The scripture about the head covering, 1 Corinthians 11:1-16, is too complex to argue here.  I've done that at my other blog, Hidden Glory.  All I'd mention here is that by that scripture we require men to remove their hats in church, showing that we still regard the covering of the head to be what that scripture is all about.  That being the case there is no excuse to interpret away that meaning for women.  The passage is about covering the head, it has no other meaning, and it is based on God's own principles, not on culture.  If we require men to remove their headgear, the only action that makes sense for women is that we require women to cover their heads in the same circumstances.  Besides this we need to note that historically women did cover their heads in church, pretty much up until the mid-20th century, which happens to coincide with the feminist movement in the general culture.   Then the abandonment of covering the head got rationalized in the theological literature, in ways I thihnk are pretty transparently illogical and unconscionable despite what I must assume is the sincerity and Christian spirit of the authors.  Yet such rationalizations have persuaded a whole generation of some of the best pastors in the nation and probably the world, just as a similarly questionable defense of the "oldest" manuscripts that are really corrupt and unworthy, has been used to deceive the same basically good teachers into using bad Bibles.  Perhaps this too should be one of the things the churches need to repent of if God would give us revival.   

In praying for revival I would want to emphasize at least the need to repent of accepting charismatic phenomena as from God, and repent of abndoning the head covering for women.  This is speculation and I can't argue for sure that ithese areTHE lreasons we haven't had revival but I do think it very well could be.  In either case it would be right to give them up because they are wrong and MAYBE God would honor us with revival if we did.    There will be many who resist both of these attitudes and that could keep us from true revival IF what I'm saying is right.

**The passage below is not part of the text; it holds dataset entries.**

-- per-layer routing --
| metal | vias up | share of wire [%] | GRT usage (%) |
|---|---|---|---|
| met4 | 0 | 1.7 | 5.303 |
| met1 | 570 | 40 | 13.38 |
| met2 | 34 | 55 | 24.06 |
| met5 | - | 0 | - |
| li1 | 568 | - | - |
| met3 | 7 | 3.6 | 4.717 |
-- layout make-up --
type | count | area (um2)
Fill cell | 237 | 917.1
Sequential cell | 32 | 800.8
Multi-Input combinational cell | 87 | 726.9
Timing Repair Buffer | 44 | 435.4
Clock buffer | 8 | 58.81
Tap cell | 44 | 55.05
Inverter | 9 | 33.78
--- config.mk ---
export PLATFORM = sky130hd
export DESIGN_NAME = edge_toggle_divider
export DESIGN_NICKNAME = d
export VERILOG_FILES = /design/src/rtl/edge_toggle_divider.sv
export SDC_FILE = /design/constraint.sdc
export NUM_CORES = 1
export LEC_CHECK = 0
export BUFFER_PORTS_ARGS = -buffer_cell sky130_fd_sc_hd__buf_2
export CAP_MARGIN = 20
export CORE_AREA = 2 2 39 41
export DETAILED_ROUTE_END_ITERATION = 8
export DIE_AREA = 0 0 41 43
export SLEW_MARGIN = 40
export SYNTH_ARGS = -nofsm -noshare
export SYNTH_HDL_FRONTEND = slang
export SYNTH_SLANG_ARGS = --single-unit
export TNS_END_PERCENT = 5
--- constraint.sdc ---
create_clock -name Clock -period 1.3 [get_ports Clock]
set_clock_uncertainty 0.15 [all_clocks]
set_input_delay 0.195 -clock Clock [delete_from_list [all_inputs] [get_ports Clock]]
set_output_delay 0.195 -clock Clock [all_outputs]
set_load 0.01 [all_outputs]
[src/rtl/mem_arbiter.sv]
// Two-requester arbiter sharing one single-ported memory between instruction fetch and data access.
// The data port has priority; a starvation counter guarantees fetch progress.
module mem_arbiter #(
  parameter int unsigned STARVE_MAX = 3
) (
  input  logic        clk,
  input  logic        reset,
  input  logic        if_req,
  input  logic [31:0] if_addr,
  output logic [31:0] if_rdata,
  output logic        if_ready,
  input  logic        dm_req,
  input  logic        dm_we,
  input  logic [31:0] dm_addr,
  input  logic [31:0] dm_wdata,
  output logic [31:0] dm_rdata,
  output logic        dm_ready,
  output logic        mem_req,
  output logic        mem_we,
  output logic [31:0] mem_addr,
  output logic [31:0] mem_wdata,
  input  logic [31:0] mem_rdata,
  input  logic        mem_ack,
  output logic        stall_f,
  output logic        stall_m
);

  localparam int CNT_W = (STARVE_MAX < 1) ? 1 : $clog2(STARVE_MAX + 1);
  localparam logic [CNT_W-1:0] STARVE_LIM = CNT_W'(STARVE_MAX);

  typedef enum logic [1:0] {
    IDLE    = 2'd0,
    IF_BUSY = 2'd1,
    DM_BUSY = 2'd2
  } state_e;

  state_e           state_q, state_d;
  logic             mem_we_q, mem_we_d;
  logic [31:0]      mem_addr_q, mem_addr_d;
  logic [31:0]      mem_wdata_q, mem_wdata_d;
  logic [31:0]      if_rdata_q, if_rdata_d;
  logic [31:0]      dm_rdata_q, dm_rdata_d;
  logic             if_ready_q, if_ready_d;
  logic             dm_ready_q, dm_ready_d;
  logic [CNT_W-1:0] starve_q, starve_d;
  logic             starving;

  function automatic logic [CNT_W-1:0] sat_inc(input logic [CNT_W-1:0] v);
    return (v == STARVE_LIM) ? v : v + 1'b1;
  endfunction

  assign starving = if_req && (starve_q == STARVE_LIM);

  always_comb begin
    state_d     = state_q;
    mem_we_d    = mem_we_q;
    mem_addr_d  = mem_addr_q;
    mem_wdata_d = mem_wdata_q;
    if_rdata_d  = if_rdata_q;
    dm_rdata_d  = dm_rdata_q;
    if_ready_d  = 1'b0;
    dm_ready_d  = 1'b0;
    starve_d    = starve_q;

    unique case (state_q)
      IDLE: begin
        // mem_ack is deliberately ignored here: only a granted access may complete.
        if (dm_req && !starving) begin
          state_d     = DM_BUSY;
          mem_addr_d  = dm_addr;
          mem_we_d    = dm_we;
          mem_wdata_d = dm_wdata;
          starve_d    = if_req ? sat_inc(starve_q) : '0;
        end else if (if_req) begin
          state_d    = IF_BUSY;
          mem_addr_d = if_addr;
          mem_we_d   = 1'b0;
          starve_d   = '0;
        end
      end
      IF_BUSY: begin
        if (mem_ack) begin
          if_rdata_d = mem_rdata;
          if_ready_d = 1'b1;
          state_d    = IDLE;
        end
      end
      DM_BUSY: begin
        if (mem_ack) begin
          if (!mem_we_q) dm_rdata_d = mem_rdata;
          dm_ready_d = 1'b1;
          state_d    = IDLE;
        end
      end
      default: state_d = IDLE;
    endcase
  end

  always_ff @(posedge clk or negedge reset) begin
    if (!reset) begin
      state_q     <= IDLE;
      mem_we_q    <= 1'b0;
      mem_addr_q  <= '0;
      mem_wdata_q <= '0;
      if_rdata_q  <= '0;
      dm_rdata_q  <= '0;
      if_ready_q  <= 1'b0;
      dm_ready_q  <= 1'b0;
      starve_q    <= '0;
    end else begin
      state_q     <= state_d;
      mem_we_q    <= mem_we_d;
      mem_addr_q  <= mem_addr_d;
      mem_wdata_q <= mem_wdata_d;
      if_rdata_q  <= if_rdata_d;
      dm_rdata_q  <= dm_rdata_d;
      if_ready_q  <= if_ready_d;
      dm_ready_q  <= dm_ready_d;
      starve_q    <= starve_d;
    end
  end

  // A request still high in its ready cycle is treated as the next request.
  assign mem_req   = (state_q != IDLE);
  assign mem_we    = mem_we_q;
  assign mem_addr  = mem_addr_q;
  assign mem_wdata = mem_wdata_q;
  assign if_rdata  = if_rdata_q;
  assign dm_rdata  = dm_rdata_q;
  assign if_ready  = if_ready_q;
  assign dm_ready  = dm_ready_q;
  assign stall_f   = if_req & ~if_ready_q;
  assign stall_m   = dm_req & ~dm_ready_q;

endmodule
[config.mk]
export PLATFORM = sky130hd
export DESIGN_NAME = mem_arbiter
export DESIGN_NICKNAME = d
export VERILOG_FILES = /design/src/rtl/mem_arbiter.sv
export SDC_FILE = /design/constraint.sdc
export NUM_CORES = 1
export LEC_CHECK = 0
export ABC_AREA = 1
export BUFFER_PORTS_ARGS = -buffer_cell sky130_fd_sc_hd__buf_4
export CAP_MARGIN = 20
export CORE_MARGIN = 3
export CORE_UTILIZATION = 48
export CTS_BUF_LIST = sky130_fd_sc_hd__clkbuf_2
export CTS_CLUSTER_SIZE = 12
export DETAILED_ROUTE_END_ITERATION = 7
export PLACE_DENSITY_LB_ADDON = 0.1
export SYNTH_ARGS = -nofsm -noshare
export SYNTH_HDL_FRONTEND = slang
export SYNTH_SLANG_ARGS = --single-unit
[constraint.sdc]
create_clock -name clk -period 1.7 [get_ports clk]
set_input_delay 0.255 -clock clk [delete_from_list [all_inputs] [get_ports clk]]
set_output_delay 0.255 -clock clk [all_outputs]
set_load 0.05 [all_outputs]
==> impl_summary.md <==
Status
The run finished, with violations left. The final reports fail on negative setup slack.

Yosys
The average instance area after synthesis is 8.355 µm². The synthesized design contains 135 register bits. The mapped cell area is 5798 µm².

Counting flops with a built-in enable in the synthesized netlist gives 0. During synthesis, Yosys emitted a total of 0 warnings. The async set-or-reset flop fraction in the synthesized netlist is 1.000. The most frequently used cell type in the post-synthesis netlist is sky130_fd_sc_hd__nand2_1. The number of nets in the synthesized netlist is 832. Synthesis produced 694 cells. For this run, the register share of the synthesized area comes to 0.5826.

Synthesis instantiated 17 different standard cells from the library. Of the post-synthesis cell area, the dominant cell type holds 0.5826. The leading area contributor after synthesis is sky130_fd_sc_hd__dfrtp_1. After synthesis, the cell types taking the most area are sky130_fd_sc_hd__dfrtp_1 58%, sky130_fd_sc_hd__nand2_1 13%, sky130_fd_sc_hd__inv_1 9.0%, sky130_fd_sc_hd__o21ai_0 8.2%, sky130_fd_sc_hd__nand3_1 5.7%. Among all flip-flop cells after synthesis, the most frequent one is sky130_fd_sc_hd__dfrtp_1. By count the netlist is led by 206 x sky130_fd_sc_hd__nand2_1, 139 x sky130_fd_sc_hd__inv_1, 135 x sky130_fd_sc_hd__dfrtp_1, 95 x sky130_fd_sc_hd__o21ai_0, 66 x sky130_fd_sc_hd__nand3_1.

Setup path
The largest incremental delay on the critical path is 0.45 ns. The worst endpoint data arrival time is 1.57 ns. The slowest stage of the critical path belongs to the cell sky130_fd_sc_hd__dfrtp_1. STA classifies the critical path startpoint as a flop.

In this run the worst path has a maximum fanout of 2. The critical path class is reg2out. For the worst setup path, the data required time is 1.44 ns. Walking the worst path, the cells encountered are inv_2, ha_4, inv_4, buf_12. The element type at the critical path end is a primary output.

STA
The final worst-path setup slack is -0.1241 ns. Setup violations remaining at the end of the flow were counted as 3. The final-report hold violation count is 0.

Across the routed clock network, the largest skew measured is 0.01868 ns. Setup repair after global routing could not meet its margin everywhere. The share of the clock period used by the worst path after layout is 1.073.

Timing would allow up to 548.2 MHz. The relative slew slack is 0.5330. The time the final worst path needs with I/O delays and setup is 1.824 ns.

The number of max-slew violations in the final report is 0. The slew at the pin with the worst max-slew slack is 0.7004 ns.

Global route
The first-pass GRT wire length is 31.56 mm. Across every metal layer, demand over resource in global routing totals 0.3050. The total overflow left after global routing is 0. The largest net degree at the start of global routing is 68. The initial antenna violation count is 0. The number of global-route vias before repair was 6383.

Floorplan
For this configuration, the core starts out at a cell density of 0.4992. The vertical die dimension is 115.9 µm. The total die area is 13430 µm². The total area inside the core boundary comes to 11610 µm². The die width is 115.9 µm.

Pin placement for this block handled 268 I/O pins. The number of rows in the core area is 39.

Placed design
The final estimated routing congestion in global placement is 0.8557. The detailed placer's ending HPWL is 12.24 mm. The post-placement worst setup slack is 0.2285 ns.

The count of buffers inserted at the top-level ports is 267. The post-placement cell count is 1085.

CTS
The maximum root-to-sink buffer count is 2. The number of buffers added by the clock tree synthesis step is 17. The CTS tree is yes.

The number of levels the H-tree was split into is 4. The TritonCTS sink count is 135. The cell at the root of the clock tree is sky130_fd_sc_hd__clkbuf_2. Clock latency on the worst-skew pair, taken at its later pin, is 0.71 ns. Clock-pin slew was measured on the worst setup and hold paths at 0.19 ns.

Detailed routing
The iteration count of the initial detailed-routing pass is 6. The total vias in the final route is 6331. After detailed routing, the number of vias per cell comes to 5.001.

The routed design has 21.02 mm of wire. In this run, the number of DRC markers left after iteration 0 of detailed routing was 722. The detail route stage leaves a number of antenna-violating nets equal to 0. The average routed wire per standard cell is 16.60 µm. In the routed design, unresolved DRC markers number 0.

Run
Across the run, the number of max-cap violations was 0.

Min path
The path class of the tightest hold or removal check is in2async.

Pwr
The worst supply voltage drop on vdd is 0.001612 V. In this run the static leakage power is 5.489 nW. For this design the ratio of total power to cell area is 1930 nW/µm².

Final layout
The number of antenna diodes in the final layout is 0. In the final layout, the share of cells above drive strength 1 is 0.3063. The post-layout instance count excluding filler cells is 1266.

From synthesis to final layout, the design area changed by 68.26%. For this run, the post-layout net count is 1249. For this run, the share of the core covered by cells in the final layout is 0.8400.
## cells by family after synthesis
kind of cell | after synthesis | synth area share
flops | 135 | 0.5826
buf+inv | 175 | 0.1226
simple gates | 280 | 0.1992
compound gates | 100 | 0.08697
fa+ha+maj | 4 | 0.008632
## repair_timing
item | 4_1_cts | 5_1_grt
resized for setup | 14 | 19
buffers inserted | 7 | 10
setup endpoints to repair | 3 | 24
hold buffers | 133 | 0
endpoints found under the hold margin | 270 | 0
pin swaps | 3 | 0
gates cloned | 0 | 0
## sequential cells by signal, indices dropped and copies added (netlist names)
signal     flops
mem_we         1
dm_rdata      32
dm_ready       1
starve_q       2
mem_addr      32
state_q        2
mem_wdata     32
if_rdata      32
if_ready       1
## placed cells by master (no fill, tap or decap), types with 8 or more instances in the layout
master / n
sky130_fd_sc_hd__buf_4: 273
sky130_fd_sc_hd__nand2_1: 204
sky130_fd_sc_hd__inv_1: 136
sky130_fd_sc_hd__dfrtp_1: 135
sky130_fd_sc_hd__dlygate4sd3_1: 133
sky130_fd_sc_hd__o21ai_0: 95
sky130_fd_sc_hd__nand3_1: 66
sky130_fd_sc_hd__clkbuf_2: 21
sky130_fd_sc_hd__buf_6: 18
sky130_fd_sc_hd__buf_12: 8
## critical path, delay by kind of cell (launching register included)
| kind | cells | cell delay, ns |
|---|---|---|
| adder cells (fa/ha/maj) | 1 | 0.15 |
| buffers and inverters | 3 | 0.27 |
| flip-flops | 1 | 0.45 |
## path summary, 6_finish.rpt
kind	slack [ns]	to	cells past startpoint	from
max	-0.12	mem_req	4	state_q[1]
min	0.04	if_rdata[6]	2	reset
max reg2reg	0.05	if_rdata[30]	8	state_q[1]
min reg2reg	0.51	if_rdata[0]	2	if_rdata[0]
max in group asynchronous	1.05	mem_addr[26]	3	reset
min in group clk	0.10	mem_addr[3]	5	dm_req
## per-stage QoR
stage | area, µm² | hold slack, ns | total power, mW | TNS, ns
global placement | 8016 | 0.2451 | 16.12 | 0
floorplan | 5798 | -0.04059 | 12.70 | 0
CTS | 9608 | 0.01282 | 18.32 | -0.3085
detailed placement | 8016 | 0.2536 | 16.38 | 0
finish | 9756 | 0.03768 | 18.83 | -0.1642
global route | 9756 | 0.009682 | 19.73 | -0.5465
## metal layers
layer | up-vias | global-route usage | part of all wire
li1 | 2933 | - | -
met1 | 2929 | 0.3398 | 0.36
met2 | 377 | 0.5259 | 0.51
met3 | 92 | 0.09869 | 0.088
met4 | 0 | 0.1508 | 0.047
met5 | - | 0 | 0
## power breakdown
group / internal, mW / leakage (nW) / switching, mW / total (mW)
clock network: 0.375 / 0.111 / 1.17 / 1.55
registers: 4.69 / 1.68 / 0.992 / 5.68
logic: 3.59 / 3.70 / 8.01 / 11.6
total: 8.66 / 5.49 / 10.2 / 18.8
## cell type report
class                           count  area, µm²
Clock buffer                       21      105.1
Inverter                          139      524.3
Multi-Input combinational cell    384       1737
Sequential cell                   135       3378
Clock inverter                     10      58.81
Fill cell                         651       1858
Timing Repair Buffer              434       3774
Tap cell                          143      178.9
Note: power is estimated with default switching activity, not from simulation.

We need repentance for all our sins, both personal and corporate in any case if we want revival.  That is where we have to start.  We need to ask God to reveal to us where the hindrances lie and confess and pray according to His will.

It may be that the Rapture is at the very door, and the Tribulation is right behing it, and there isn't even time for revival, but I can't think of anything we would be better engaged in at any time.  Revival is when we become full of the spirit of God.  There is never a time when the Church doesn't need to be full of the Spirit of God.   We need to be praying that the lawlessness will be restrained and that righteouesness prevail in the culture, but above all we need the power of God in the churches and in our own lives if there is any hope at all of saving the culture.    And if not the culture, then human beings, since revivals not only renew the spiritual life of the churches but convert unbelievers.  When people re right with God, whether newly converted Christians or spiritually renewed Christians, the culture will naturally straighten out.